Day Reporting Center
Simpson also expressed concerns about the increase in the District Attorney’s request. Last year, the DA’s office requested $65,097. This year the request is for $68,911 more.
Metcalf explained the additional funding is for work or study regarding the creation of a new Day Reporting Center (DRC). The DRC is under the DA’s Alternative Sentencing Program (ASP).
Simpson said she wants someone —DA, ASP, CCP — to keep supervisors informed of activities. The first DRC closed without anyone notifying supervisors of the intent, she said. That DRC was located on Harbison Street in Quincy.
Simpson said that activities concerning ASP and others should be on the supervisors’ agenda.
Supervisor chair Jeff Engel asked Metcalf how members of CCP voted on this year’s allocations to partners.
Metcalf said there was one abstention, one no vote and other members voted yes.

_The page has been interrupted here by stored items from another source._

### config.mk
export PLATFORM = sky130hd
export DESIGN_NAME = dbg_match_trigger
export DESIGN_NICKNAME = d
export VERILOG_FILES = /design/src/rtl/dbg_trig_pkg.sv /design/src/rtl/dbg_cmp.sv /design/src/rtl/dbg_tag_fifo.sv /design/src/rtl/dbg_match_trigger.sv
export SDC_FILE = /design/constraint.sdc
export NUM_CORES = 1
export LEC_CHECK = 0
export ABC_AREA = 1
export CAP_MARGIN = 20
export CORE_UTILIZATION = 41
export CTS_CLUSTER_DIAMETER = 30
export DETAILED_ROUTE_END_ITERATION = 8
export GPL_TIMING_DRIVEN = 1
export HOLD_SLACK_MARGIN = 0.08
export PLACE_DENSITY = 0.82
export SETUP_SLACK_MARGIN = 0.15
export SYNTH_ARGS = -nofsm -noshare
export SYNTH_HDL_FRONTEND = slang
export SYNTH_HIERARCHICAL = 1
export SYNTH_SLANG_ARGS = --single-unit
export TNS_END_PERCENT = 20
### constraint.sdc
create_clock -name clk -period 2 [get_ports clk]
set_clock_uncertainty 0.1 [all_clocks]
set_input_delay 0.3 -clock clk [delete_from_list [all_inputs] [get_ports clk]]
set_output_delay 0.3 -clock clk [all_outputs]
set_load 0.03 [all_outputs]
### src/rtl/dbg_trig_pkg.sv
package dbg_trig_pkg;

  typedef enum logic [1:0] {
    MODE_A_ONLY  = 2'd0,
    MODE_A_OR_B  = 2'd1,
    MODE_A_AND_B = 2'd2,
    MODE_A_NOT_B = 2'd3
  } trig_mode_e;

  typedef struct packed {
    logic hit_ab;
    logic hit_c;
  } tag_ent_t;

  // direction qualification of one comparator
  function automatic logic dir_ok(input logic chk, input logic want_rd, input logic is_rd);
    return !chk || (is_rd == want_rd);
  endfunction

  // A/B combination per mode
  function automatic logic combine(input trig_mode_e md, input logic ha, input logic hb);
    logic r;
    case (md)
      MODE_A_ONLY:  r = ha;
      MODE_A_OR_B:  r = ha || hb;
      MODE_A_AND_B: r = ha && hb;
      default:      r = ha && !hb;
    endcase
    return r;
  endfunction

endpackage

### src/rtl/dbg_cmp.sv
module dbg_cmp #(
  parameter int AW       = 16,
  parameter int DW       = 16,
  parameter bit HAS_DATA = 1'b0
) (
  input  logic [AW-1:0] bus_addr,
  input  logic          bus_read,
  input  logic [DW-1:0] bus_wdata,
  input  logic [DW-1:0] bus_rdata,
  input  logic [AW-1:0] cmp_addr,
  input  logic [DW-1:0] cmp_data,
  input  logic          data_chk,
  input  logic          dir_chk,
  input  logic          dir_rd,
  output logic          addr_hit,
  output logic          qual_hit
);
  import dbg_trig_pkg::*;

  logic data_ok;

  assign addr_hit = (bus_addr == cmp_addr);

  generate
    if (HAS_DATA) begin : g_data
      // data compare only when the direction is fixed; the bus follows the direction
      assign data_ok = !(dir_chk && data_chk) ||
                       ((dir_rd ? bus_rdata : bus_wdata) == cmp_data);
    end else begin : g_nodata
      logic unused_data;
      assign unused_data = ^{bus_wdata, bus_rdata, cmp_data, data_chk};
      assign data_ok = 1'b1;
    end
  endgenerate

  assign qual_hit = addr_hit && dir_ok(dir_chk, dir_rd, bus_read) && data_ok;

endmodule

### src/rtl/dbg_tag_fifo.sv
module dbg_tag_fifo #(
  parameter int DEPTH = 4
) (
  input  logic                    clk,
  input  logic                    rst_n,
  input  logic                    flush,
  input  logic                    push,
  input  dbg_trig_pkg::tag_ent_t  push_ent,
  input  logic                    pop,
  output dbg_trig_pkg::tag_ent_t  head,
  output logic                    empty
);
  import dbg_trig_pkg::*;

  localparam int PW = (DEPTH > 1) ? $clog2(DEPTH) : 1;
  localparam int CW = $clog2(DEPTH + 1);

  tag_ent_t        mem [DEPTH];
  logic [PW-1:0]   rd_q, wr_q;
  logic [CW-1:0]   cnt_q;
  logic            do_pop, do_push;

  function automatic logic [PW-1:0] nxt(input logic [PW-1:0] p);
    return (p == PW'(DEPTH - 1)) ? '0 : p + PW'(1);
  endfunction

  assign empty   = (cnt_q == '0);
  assign do_pop  = pop && !empty;
  assign do_push = push && ((cnt_q != CW'(DEPTH)) || do_pop);
  assign head    = mem[rd_q];

  always_ff @(posedge clk) begin
    if (!flush && do_push) mem[wr_q] <= push_ent;
  end

  always_ff @(posedge clk) begin
    if (!rst_n || flush) begin
      rd_q  <= '0;
      wr_q  <= '0;
      cnt_q <= '0;
    end else begin
      if (do_push) wr_q <= nxt(wr_q);
      if (do_pop)  rd_q <= nxt(rd_q);
      case ({do_push, do_pop})
        2'b10:   cnt_q <= cnt_q + CW'(1);
        2'b01:   cnt_q <= cnt_q - CW'(1);
        default: cnt_q <= cnt_q;
      endcase
    end
  end

endmodule

### src/rtl/dbg_match_trigger.sv
module dbg_match_trigger #(
  parameter int AW        = 16,
  parameter int DW        = 16,
  parameter int TAG_DEPTH = 4
) (
  input  logic          clk,
  input  logic          rst_n,
  input  logic          arm,
  input  logic [1:0]    mode,
  input  logic          tag_mode,
  input  logic [AW-1:0] a_addr,
  input  logic [DW-1:0] a_data,
  input  logic          a_data_chk,
  input  logic          a_dir_chk,
  input  logic          a_dir_rd,
  input  logic [AW-1:0] b_addr,
  input  logic          b_dir_chk,
  input  logic          b_dir_rd,
  input  logic [AW-1:0] c_addr,
  input  logic          c_enable,
  input  logic          c_on_exec,
  input  logic          bus_valid,
  input  logic [AW-1:0] bus_addr,
  input  logic          bus_read,
  input  logic [DW-1:0] bus_wdata,
  input  logic [DW-1:0] bus_rdata,
  input  logic          bus_fetch,
  input  logic          bus_exec,
  input  logic          flush,
  input  logic          brk_ack,
  output logic          trig_pulse,
  output logic          brk_req,
  output logic          status_armed,
  output logic          status_triggered
);
  import dbg_trig_pkg::*;

  trig_mode_e mode_e;
  logic       full_mode, b_chk_eff, b_rd_eff;
  logic       a_addr_hit, a_qual, b_addr_hit, b_qual, c_addr_hit, c_qual;
  logic       ev_force_ab, ev_ab_tag_fire, ev_c_tag_fire, ev_c_force, c_fire;
  logic       exec_take, fifo_empty, fetch_push;
  tag_ent_t   tag_new, tag_head;
  logic       armed_q, trig_q, brk_q;

  assign mode_e    = trig_mode_e'(mode);
  assign full_mode = (mode_e == MODE_A_AND_B) || (mode_e == MODE_A_NOT_B);
  // full modes: B borrows A's direction qualification
  assign b_chk_eff = full_mode ? a_dir_chk : b_dir_chk;
  assign b_rd_eff  = full_mode ? a_dir_rd  : b_dir_rd;

  dbg_cmp #(.AW(AW), .DW(DW), .HAS_DATA(1'b1)) u_cmp_a (
    .bus_addr(bus_addr), .bus_read(bus_read), .bus_wdata(bus_wdata), .bus_rdata(bus_rdata),
    .cmp_addr(a_addr), .cmp_data(a_data), .data_chk(a_data_chk),
    .dir_chk(a_dir_chk), .dir_rd(a_dir_rd), .addr_hit(a_addr_hit), .qual_hit(a_qual));

  dbg_cmp #(.AW(AW), .DW(DW), .HAS_DATA(1'b0)) u_cmp_b (
    .bus_addr(bus_addr), .bus_read(bus_read), .bus_wdata(bus_wdata), .bus_rdata(bus_rdata),
    .cmp_addr(b_addr), .cmp_data('0), .data_chk(1'b0),
    .dir_chk(b_chk_eff), .dir_rd(b_rd_eff), .addr_hit(b_addr_hit), .qual_hit(b_qual));

  dbg_cmp #(.AW(AW), .DW(DW), .HAS_DATA(1'b0)) u_cmp_c (
    .bus_addr(bus_addr), .bus_read(bus_read), .bus_wdata(bus_wdata), .bus_rdata(bus_rdata),
    .cmp_addr(c_addr), .cmp_data('0), .data_chk(1'b0),
    .dir_chk(1'b0), .dir_rd(1'b0), .addr_hit(c_addr_hit), .qual_hit(c_qual));

  // immediate A/B event
  assign ev_force_ab = bus_valid && !tag_mode && combine(mode_e, a_qual, b_qual);

  // fetch tagging: direction settings ignored
  assign fetch_push     = bus_valid && bus_fetch;
  assign tag_new.hit_ab = tag_mode && combine(mode_e, a_addr_hit, b_addr_hit);
  assign tag_new.hit_c  = c_enable && c_on_exec && c_addr_hit;

  dbg_tag_fifo #(.DEPTH(TAG_DEPTH)) u_tags (
    .clk(clk), .rst_n(rst_n), .flush(flush), .push(fetch_push), .push_ent(tag_new),
    .pop(bus_exec), .head(tag_head), .empty(fifo_empty));

  assign exec_take      = bus_exec && !fifo_empty && !flush;
  assign ev_c_tag_fire  = exec_take && tag_head.hit_c;
  assign ev_ab_tag_fire = exec_take && tag_head.hit_ab && !tag_head.hit_c;
  assign ev_c_force     = bus_valid && c_enable && !c_on_exec && c_qual;
  assign c_fire         = ev_c_tag_fire || ev_c_force;

  assign trig_pulse = armed_q && (ev_force_ab || ev_ab_tag_fire);

  always_ff @(posedge clk) begin
    if (!rst_n) begin
      armed_q <= 1'b0;
      trig_q  <= 1'b0;
    end else if (arm) begin
      armed_q <= 1'b1;
      trig_q  <= 1'b0;
    end else if (trig_pulse) begin
      armed_q <= 1'b0;
      trig_q  <= 1'b1;
    end
  end

  always_ff @(posedge clk) begin
    if (!rst_n)                      brk_q <= 1'b0;
    else if (trig_pulse || c_fire)   brk_q <= 1'b1;
    else if (brk_ack)                brk_q <= 1'b0;
  end

  assign brk_req          = brk_q;
  assign status_armed     = armed_q;
  assign status_triggered = trig_q;

endmodule

== Yosys cells after proc, flatten, opt, wreduce, memory -nomap -nowiden ==
Memory sizes are Yosys's and may differ from the RTL's. A register that Yosys moved wholly into a read port is not among the register bits.
Cells that the tools add are included.

* Bitwise logic cells: 1
* Mux-type cells: 16
* $add $sub $neg: 4
* Multiply operators: 0
* Reduce and logical (&&, ||, !) cells: 53
* $lt $le $gt $ge: 0
* Div/mod/pow operators: 0
* Eq/ne operators: 14
* Shifts and indexed selects: 0

{| class="wikitable"
|+ Operator list
! operator !! count
|-
| == test 16 bit || 4
|-
| logical AND 1 bit || 25
|-
| two-way mux 16 bit || 1
|-
| logical NOT 1 bit || 11
|-
| logical OR 1 bit || 11
|-
| == test 2 bit, second input constant || 5
|-
| two-way mux 1 bit || 8
|-
| two-way mux 2 bit || 4
|-
| case mux 1 bit (3 select lines) || 2
|-
| case mux 3 bit (2 select lines) || 1
|-
| nonzero test 2 bit || 3
|-
| adder 2 x 1 -> 2 bit, second input constant || 2
|-
| == test 2 x 1 -> 1 bit, second input constant || 2
|-
| adder 3 x 1 -> 3 bit, second input constant || 1
|-
| logical NOT 3 bit || 1
|-
| != test 3 bit, second input constant || 1
|-
| subtractor 3 x 1 -> 3 bit, second input constant || 1
|-
| == test 1 bit || 2
|-
| logical NOT 2 bit || 1
|-
| OR reduction 2 bit || 1
|-
| NOT 1 bit || 1
|}

* Output and inout port bits: 4
* Register bits after elaboration: 10
* Bits in latches: 0
* Input port bits: 131
* Memories: 1
* Bits in read-only memories: 0
* Bits in writable memories: 8

{| class="wikitable"
|+ Memory list
! memory !! depth !! width !! read ports !! clocked after memory_dff !! wr ports !! line !! source
|-
| u_tags.mem || 4 || 2 || 1 || 1 || 1 || dbg_tag_fifo.sv:18 || <nowiki>tag_ent_t mem [DEPTH];</nowiki>
|}

== Longest topological paths before layout ==
* Word-level depth: 14
* Mapped depth: 17
* Depth with buffers taken out: 17

== Modules after synthesis ==
Netlist, hierarchy kept.

{| class="wikitable"
|+ Modules (own cells, without submodules)
! module !! cells an instance !! instances !! area each (um^2)
|-
| dbg_tag_fifo || 94 || 1 || 823.3
|-
| dbg_cmp at u_cmp_a || 179 || 1 || 813.3
|-
| dbg_cmp at u_cmp_b ... || 94 || 2 || 357.8
|-
| dbg_match_trigger || 46 || 1 || 284.0
|}

== Worst setup path before layout ==
Ideal clock, no wire load.

* Path kind: input to output
* Start: input port a_dir_rd
* End: output port trig_pulse
* Data required time: 1.600 ns
* Stages on the path: 16
* Path buffers: 1
* Arrival time: 1.651 ns
* Setup slack: -0.051 ns
* Cell sequence: inv_2 > buf_6 > nand2_1 > nand3b_1 > nand2_1 > nor2_1 > nand2_1 > nor2_1 > nand2_1 > a21oi_1 > inv_1 > a21oi_2 > nand2_1 > nand2_1 > nand2_2 > inv_1

{| class="wikitable"
|+ RTL lines
! element !! line !! source
|-
| start: declaration || dbg_match_trigger.sv:15 || <nowiki>input logic a_dir_rd,</nowiki>
|-
| two-way mux 16 bit / == test 1 bit (equally long branches) || dbg_cmp.sv:28, dbg_trig_pkg.sv:17 ||
|-
| == test 16 bit / logical OR 1 bit (equally long branches) || dbg_cmp.sv:28, dbg_trig_pkg.sv:17 ||
|-
| logical OR 1 bit / logical AND 1 bit (equally long branches) || dbg_cmp.sv:27, dbg_cmp.sv:36 ||
|-
| logical AND 1 bit (*) || dbg_cmp.sv:36 || <nowiki>assign qual_hit = addr_hit && dir_ok(dir_chk, dir_rd, bus_read) && data_ok;</nowiki>
|-
| via a_qual || dbg_match_trigger.sv:40 || <nowiki>logic a_addr_hit, a_qual, b_addr_hit, b_qual, c_addr_hit, c_qual;</nowiki>
|-
| logical AND 1 bit (tied with other cells) || dbg_trig_pkg.sv:27 || <nowiki>default: r = ha && !hb;</nowiki>
|-
| case mux 1 bit (3 select lines) (*) || dbg_trig_pkg.sv:23 || <nowiki>case (md)</nowiki>
|-
| logical AND 1 bit (*) || dbg_match_trigger.sv:68 || <nowiki>assign ev_force_ab = bus_valid && !tag_mode && combine(mode_e, a_qual, b_qual);</nowiki>
|-
| logical OR 1 bit (*) || dbg_match_trigger.sv:85 || <nowiki>assign trig_pulse = armed_q && (ev_force_ab || ev_ab_tag_fire);</nowiki>
|-
| logical AND 1 bit (*) || dbg_match_trigger.sv:85 ||
|-
| end: declaration || dbg_match_trigger.sv:31 || <nowiki>output logic trig_pulse,</nowiki>
|}

Mark *: on every way through the listed nets, which the timed path passes. The rest lies on a longest branch.

== Final worst setup path ==
Same ends and word-level chain as after synthesis.

==> flow_summary.json <==
{
  "r2r_slack_ns": 0.16,
  "critPathLaunchType": "primary input",
  "synth-seq-cells": 20,
  "final_cell_mix": "nand2_1, inv_1, dlygate4sd2_1, nor2_1, buf_4",
  "p_comb_frac": 0.438,
  "final_area_sq_um": 4580,
  "grt_overflow": 0,
  "max_freq_ghz": 0.432,
  "status": "complete, but fails checks",
  "cts.sinks": 20,
  "vdd_ir_drop_max_mv": 0.589,
  "synth_ff_type": "dfxtp_1",
  "timing.rr.end": "u_tags/cnt_q[2]$_SDFFE_PP0P_",
  "avgRoutedWirePerCell_um": 11.0,
  "drive_gt1_frac": 0.180,
  "via_count": 3578,
  "grt_pass1_vias": 3479,
  "drv_slew": 0,
  "crit_path_end": "trig_pulse",
  "drtIter0Drc": 118,
  "ys_seq_area_frac": 0.182,
  "cellPowerDensity_nw_per_um2": 326,
  "hpwl_um": 6710,
  "syn_avg_cell_area_sq_um": 5.20,
  "rows": 28,
  "wirelength_um": 8490,
  "grt_setup_unrepaired": "yes",
  "hold_viol_final": 0,
  "netlist_area_sq_um": 2640,
  "end_kind": "output port",
  "async_flop_share": 0,
  "cp-startpoint": "a_dir_rd",
  "leakage_nw": 2.67,
  "reg2reg_from": "u_tags/cnt_q[2]$_SDFFE_PP0P_",
  "h-tree-depth": 1,
  "start_util": 0.435,
  "nets": 835,
  "nFillCells": 538,
  "worstPathRequired_ns": 1.60,
  "die_w_um": 82.2,
  "ios": 135,
  "p_seq_frac": 0.294,
  "antenna_cells": 0,
  "r2r_cells": 13,
  "clock_path_buffers": 2,
  "grt_usage": 0.254,
  "core_area_sq_um": 6060,
  "yosysUniqueCellTypes": 29,
  "synth_warnings": 6,
  "place_congestion": 0.837,
  "routed_via_density": 4.64,
  "drt_pass1_iterations": 5,
  "drc": 0,
  "critical_path.max_fanout": 9,
  "ctsHoldBuffers": 0,
  "path_clk_slew_ns": 0.07,
  "critPathArrivalTime_ns": 1.92,
  "grt_first_pass_wirelength_um": 13600,
  "synth-edff-count": 8,
  "place_area_sq_um": 4330,
  "grt_max_degree": 15,
  "switchingPower_mw": 0.445,
  "setup_viol": 8,
  "fin_crit_ns": 2.32,
  "power_frac_clock": 0.268,
  "critPathKind": "primary input to output port",
  "tns_ns": -1.29,
  "drv_cap": 0,
  "setup_slack_ns": -0.317,
  "cts_tree": "built",
  "design.die.area_sq_um": 6750,
  "io_buffers": 134,
  "mostFrequentLayoutCell": "nand2_1",
  "syn_to_final_growth_pct": 73.7,
  "clock_latency_ns": 0.26,
  "numCtsBuffers": 3,
  "p_sw_frac": 0.298,
  "synth_cells": 507,
  "die_h_um": 82.2,
  "min_path_type": "flip-flop to flip-flop",
  "antenna_left": 0,
  "cts-root-buf": "clkbuf_8",
  "internal_power_mw": 1.05,
  "grt_antenna_before_repair": 0,
  "finalCritPeriodShare": 1.16,
  "violations": "negative setup slack"
}
==> cell type report <==
type                    count  area (sq um)  area share
clock buffers               3          41.3     0.00902
repair inverters            1          11.3     0.00246
clock inverters             1          30.0     0.00656
flip-flops and latches     20           480       0.105
repair buffers            185          1650       0.360
multi-input cells         367          1810       0.395
inverters                 119           465       0.102
well taps                  75          93.8      0.0205
==> power by group through the flow <==
stage / Clock, mW / Sequential (mW) / Combinational [mW]
after global routing: 0.426 / 0.440 / 0.727
after floorplan: 0 / 0.450 / 0.280
after global placement: 0 / 0.447 / 0.645
after CTS: 0.407 / 0.439 / 0.637
final: 0.400 / 0.440 / 0.654
after detailed placement: 0 / 0.448 / 0.665
==> cell families (layout without fill, tap and decap cells) <==
kind of cell,Yosys count,count (layout),share of synthesized area
buf+inv,122,309,0.178
simple gates,315,315,0.488
flops,20,20,0.182
compound gates,25,25,0.0560
xor+xnor,15,15,0.0498
other cells,1,3,0.00142
mux,2,2,0.00854
fa+ha+maj,7,7,0.0361
==> metal layers <==
metal	vias up	track usage	routed length (um)
met1	1552	0.247	3210
li1	1869	-	-
met2	135	0.523	4440
met5	-	0	0
met4	0	0.0877	221
met3	22	0.0462	610
==> per-stage QoR <==
step                cells  power [mW]  utilization  setup slack (ns)  hold WS (ns)
floorplan             509       0.730            -            0.0865         0.336
global placement      744        1.09        0.714            -0.780         0.350
detailed placement    744        1.11        0.714            -0.838         0.355
CTS                   771        1.48        0.749            -0.299         0.369
global route          771        1.59        0.755            -0.446         0.385
finish                771        1.49        0.755            -0.317         0.364
==> sequential cells by signal (all words and copies together), names as in the netlist, named ones only <==
name and cells:
brk_req 1, status_armed 1, status_triggered 1, u_tags/cnt_q 3, u_tags/mem 8, u_tags/rd_q 2, u_tags/wr_q 2
==> worst max-delay path, stage by stage <==
cell and delay, ns:
buf_12 0.09, buf_12 0.14, inv_16 0.05, nand2_1 0.08, nand2_1 0.05, nand2_1 0.06
nand2_1 0.06, nor2_1 0.11, nand2_1 0.06, nor2_1 0.13, nand2_1 0.09, a21oi_2 0.13
inv_1 0.05, a21oi_2 0.12, nand2_2 0.08, nand2_2 0.08, nand2_4 0.06, inv_4 0.05
buf_6 0.11
==> worst min path at each step <==
| stage | endpoint | startpoint | slack (ns) | depth (start not counted) |
|---|---|---|---|---|
| 2_1_floorplan | status_triggered$_SDFFE_PP0P_ | rst_n | 0.34 | 2 |
| 3_3_place_gp | status_triggered$_SDFFE_PP0P_ | status_triggered$_SDFFE_PP0P_ | 0.35 | 2 |
| 3_5_place_dp | status_triggered$_SDFFE_PP0P_ | status_triggered$_SDFFE_PP0P_ | 0.35 | 2 |
| 4_1_cts | status_triggered$_SDFFE_PP0P_ | status_triggered$_SDFFE_PP0P_ | 0.37 | 2 |
| 5_1_grt | status_triggered$_SDFFE_PP0P_ | status_triggered$_SDFFE_PP0P_ | 0.38 | 2 |
| 6_report | status_triggered$_SDFFE_PP0P_ | status_triggered$_SDFFE_PP0P_ | 0.36 | 2 |
==> repair_timing <==
item | 4_1_cts | 5_1_grt
setup buffers | 21 | 0
endpoints found under the setup margin | 13 | 9
gates resized for setup | 144 | 31
pin swaps | 78 | 21
hold endpoints to repair | 0 | 0
gates cloned | 2 | 0
==> synth_stat cells (all sizes together), types with 2 or more instances <==
master	n	area (sq um)
o22ai	2	12.5
nand3b	7	52.6
inv	119	447
nand2	200	758
buf	3	21.3
o21ai	9	45.0
a21oi	12	71.3
nor2	77	302
ha	6	75.1
nand4	6	43.8
xnor2	15	131
edfxtp	8	240
mux2	2	22.5
dfxtp	12	240
or2	3	18.8
nand3	20	100
No activity file was read; power rests on OpenSTA's default activity.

Metcalf was the lone no vote. She said she believes the sheriff’s office receives too much funding from the allocation. She voted no for the same reason last year.
At this point, Simpson admonished Metcalf for not discussing her concerns during the special committee meeting when allocation proposals were discussed. Simpson said Metcalf waited until the regular meeting to cast her no vote.
Simpson said that it seemed that Metcalf allowed other members of the special committee to think she was in agreement with them and then voted against them. She described that some CCP members were “in shock” over Metcalf’s unexpected vote.